OK, from what I've seen, you've changed the consecutive values from cells to vectors.

Once you've got your consecutive vectors created , it easy to find the first and the last value in them - again:

a = [10 11 12 19 21 25 29 30 31 32 33 39 50];
CI_1 = [10 11 12];
CI_2 = [30 31 32 33];
% First and last value in each CI vector:
CI_f = [CI_1(1) CI_2(1)]
CI_l = [CI_1(end) CI_2(end)]
  • What is the rule that decides that CI_1 will have 3 elements, CI_2 will hold 4 elements etc.?
  • What is the rule that decides that CI_1 1st value = 1st value of a? And then the 1st value of CI_2 = 8th value of a? Are you choosing them randomly?

As to your sub-question:

Is it also possible to put a condition for the length of the consecutive values to be between specific numbers of values, let's say between 3 and 8?

Yes, it is possible.

Test the following code:

a = [10 11 12 19 21 25 29 30 31 32 33 39 50];
% STARTING POINT
% select a random staring point which is within the length of 'a'
StartPoint = randi(length(a))
% LENGTH
% Chose the ranodm lenth
Random_Length = randi([StartPoint length(a)])
CI_3 = a(StartPoint:Random_Length)
RZM
RZM on 27 Mar 2018
Thanks but this is still not what I meant. If we start reading "a" from left to right as we normally do, CI_1 is the first sequence of consecutive numbers.
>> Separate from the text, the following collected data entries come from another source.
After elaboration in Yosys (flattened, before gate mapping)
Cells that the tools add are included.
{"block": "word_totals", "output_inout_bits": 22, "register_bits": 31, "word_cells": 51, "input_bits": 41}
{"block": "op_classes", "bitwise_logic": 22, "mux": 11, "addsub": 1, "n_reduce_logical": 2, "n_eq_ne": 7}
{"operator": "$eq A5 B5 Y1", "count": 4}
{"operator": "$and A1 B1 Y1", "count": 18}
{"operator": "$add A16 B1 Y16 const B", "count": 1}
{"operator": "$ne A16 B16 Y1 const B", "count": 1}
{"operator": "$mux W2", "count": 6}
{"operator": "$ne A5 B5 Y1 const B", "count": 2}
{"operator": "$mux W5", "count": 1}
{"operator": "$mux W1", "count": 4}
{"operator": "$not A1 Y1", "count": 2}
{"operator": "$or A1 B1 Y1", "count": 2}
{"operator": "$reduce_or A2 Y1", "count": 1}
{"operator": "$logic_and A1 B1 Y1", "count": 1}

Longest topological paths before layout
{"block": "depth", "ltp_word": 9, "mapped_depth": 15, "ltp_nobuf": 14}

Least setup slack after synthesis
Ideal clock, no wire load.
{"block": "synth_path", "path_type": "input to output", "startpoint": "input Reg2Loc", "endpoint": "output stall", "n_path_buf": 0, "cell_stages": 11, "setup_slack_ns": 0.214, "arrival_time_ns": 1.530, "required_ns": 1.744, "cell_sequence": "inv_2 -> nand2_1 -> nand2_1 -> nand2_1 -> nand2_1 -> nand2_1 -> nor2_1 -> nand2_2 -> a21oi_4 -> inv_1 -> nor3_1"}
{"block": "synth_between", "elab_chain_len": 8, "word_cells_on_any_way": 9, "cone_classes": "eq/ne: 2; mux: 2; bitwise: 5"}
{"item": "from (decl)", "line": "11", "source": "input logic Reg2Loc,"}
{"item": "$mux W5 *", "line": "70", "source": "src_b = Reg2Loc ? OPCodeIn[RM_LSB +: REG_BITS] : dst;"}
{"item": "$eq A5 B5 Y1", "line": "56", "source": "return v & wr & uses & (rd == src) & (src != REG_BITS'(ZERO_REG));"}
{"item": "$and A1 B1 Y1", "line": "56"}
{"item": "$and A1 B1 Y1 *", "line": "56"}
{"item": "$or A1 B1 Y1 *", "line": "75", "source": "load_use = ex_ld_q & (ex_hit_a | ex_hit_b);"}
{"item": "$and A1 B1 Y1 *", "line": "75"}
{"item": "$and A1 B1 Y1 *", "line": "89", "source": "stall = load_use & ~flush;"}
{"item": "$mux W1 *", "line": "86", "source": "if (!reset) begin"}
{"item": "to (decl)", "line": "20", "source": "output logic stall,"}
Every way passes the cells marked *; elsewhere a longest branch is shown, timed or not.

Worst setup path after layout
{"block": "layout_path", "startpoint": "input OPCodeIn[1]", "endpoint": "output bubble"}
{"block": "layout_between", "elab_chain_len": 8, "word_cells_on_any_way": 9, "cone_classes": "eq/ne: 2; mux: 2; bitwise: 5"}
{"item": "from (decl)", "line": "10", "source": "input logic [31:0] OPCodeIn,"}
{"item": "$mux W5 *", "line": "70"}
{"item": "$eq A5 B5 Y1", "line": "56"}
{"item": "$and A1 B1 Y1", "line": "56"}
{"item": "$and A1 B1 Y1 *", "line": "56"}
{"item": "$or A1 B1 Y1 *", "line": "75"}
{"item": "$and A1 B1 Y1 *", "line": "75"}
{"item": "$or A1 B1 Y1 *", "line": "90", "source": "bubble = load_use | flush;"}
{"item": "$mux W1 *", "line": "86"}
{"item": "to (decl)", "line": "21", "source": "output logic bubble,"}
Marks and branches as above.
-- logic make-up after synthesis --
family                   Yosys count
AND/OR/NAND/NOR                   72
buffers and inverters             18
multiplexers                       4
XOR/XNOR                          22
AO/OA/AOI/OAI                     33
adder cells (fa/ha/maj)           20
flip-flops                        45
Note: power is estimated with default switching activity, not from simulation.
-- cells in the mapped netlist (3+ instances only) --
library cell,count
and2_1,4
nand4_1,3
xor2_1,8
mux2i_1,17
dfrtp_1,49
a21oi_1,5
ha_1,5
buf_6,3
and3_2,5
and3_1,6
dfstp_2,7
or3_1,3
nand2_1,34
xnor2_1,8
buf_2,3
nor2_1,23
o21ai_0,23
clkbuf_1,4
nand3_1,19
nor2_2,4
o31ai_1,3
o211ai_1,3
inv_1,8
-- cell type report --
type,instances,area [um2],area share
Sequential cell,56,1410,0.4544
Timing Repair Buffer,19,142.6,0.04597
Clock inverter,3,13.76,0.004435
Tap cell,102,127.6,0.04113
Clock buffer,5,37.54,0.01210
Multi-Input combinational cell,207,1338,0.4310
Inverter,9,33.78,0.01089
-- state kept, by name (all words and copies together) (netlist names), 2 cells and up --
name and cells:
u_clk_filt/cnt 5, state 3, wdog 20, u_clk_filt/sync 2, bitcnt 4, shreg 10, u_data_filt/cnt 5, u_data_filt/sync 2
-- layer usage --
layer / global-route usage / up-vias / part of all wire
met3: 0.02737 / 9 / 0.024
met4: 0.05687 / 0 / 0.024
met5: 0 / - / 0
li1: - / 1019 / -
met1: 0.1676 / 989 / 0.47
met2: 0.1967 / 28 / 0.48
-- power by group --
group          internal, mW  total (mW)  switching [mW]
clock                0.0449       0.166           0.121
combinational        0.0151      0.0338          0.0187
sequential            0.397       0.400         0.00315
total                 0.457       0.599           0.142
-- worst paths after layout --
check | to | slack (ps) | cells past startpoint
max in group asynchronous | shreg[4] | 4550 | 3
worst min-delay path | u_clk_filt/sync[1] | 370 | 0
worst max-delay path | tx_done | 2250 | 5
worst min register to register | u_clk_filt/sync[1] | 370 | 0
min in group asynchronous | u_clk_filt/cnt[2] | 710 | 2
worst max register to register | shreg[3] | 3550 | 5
File: src/rtl/pipe_ctrl_pkg.sv
// Shared types and constants for the pipeline hazard controller.
//   ctrl_state_e  : controller FSM states
//   FWD_*         : forward-mux select encodings driven on fwd_a / fwd_b
//   hazard_ctrl_t : bundle of stall / flush / bubble strobes, plus the
//                   fixed patterns the controller drives in each situation
package Pipe_Buf_Reg_PKG;

  typedef enum logic [1:0] {
    RUN    = 2'b00,
    MULTI  = 2'b01,
    DRAIN  = 2'b10,
    HALTED = 2'b11
  } ctrl_state_e;

  localparam logic [1:0] FWD_RF  = 2'b00;
  localparam logic [1:0] FWD_WB  = 2'b01;
  localparam logic [1:0] FWD_MEM = 2'b10;

  typedef struct packed {
    logic pc_stall;
    logic ifid_stall;
    logic ifid_flush;
    logic idex_flush;
    logic exmem_bubble;
  } hazard_ctrl_t;

  localparam hazard_ctrl_t CTRL_NONE     = 5'b00000;
  localparam hazard_ctrl_t CTRL_RESET    = 5'b00111;
  localparam hazard_ctrl_t CTRL_LOAD_USE = 5'b11010;
  localparam hazard_ctrl_t CTRL_BRANCH   = 5'b00110;
  localparam hazard_ctrl_t CTRL_MULTI    = 5'b11001;
  localparam hazard_ctrl_t CTRL_HALT_ACC = 5'b00010;
  // Front end frozen and ID/EX emptied, used while draining and halted.
  localparam hazard_ctrl_t CTRL_HOLD     = 5'b11010;

endpackage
The next sequence of consecutive values in "a" is 29 to 33 so the CI_2 is [29 30 31 32 33]. There is no other rule in creation of "a" despite it has to have ascending integer values with growing indices and a sequence here refers to the consecutive ascending values with the difference of "one".
Pawel Jastrzebski
Pawel Jastrzebski on 27 Mar 2018
OK, now I see what you meant - sorry, I originally missed the point.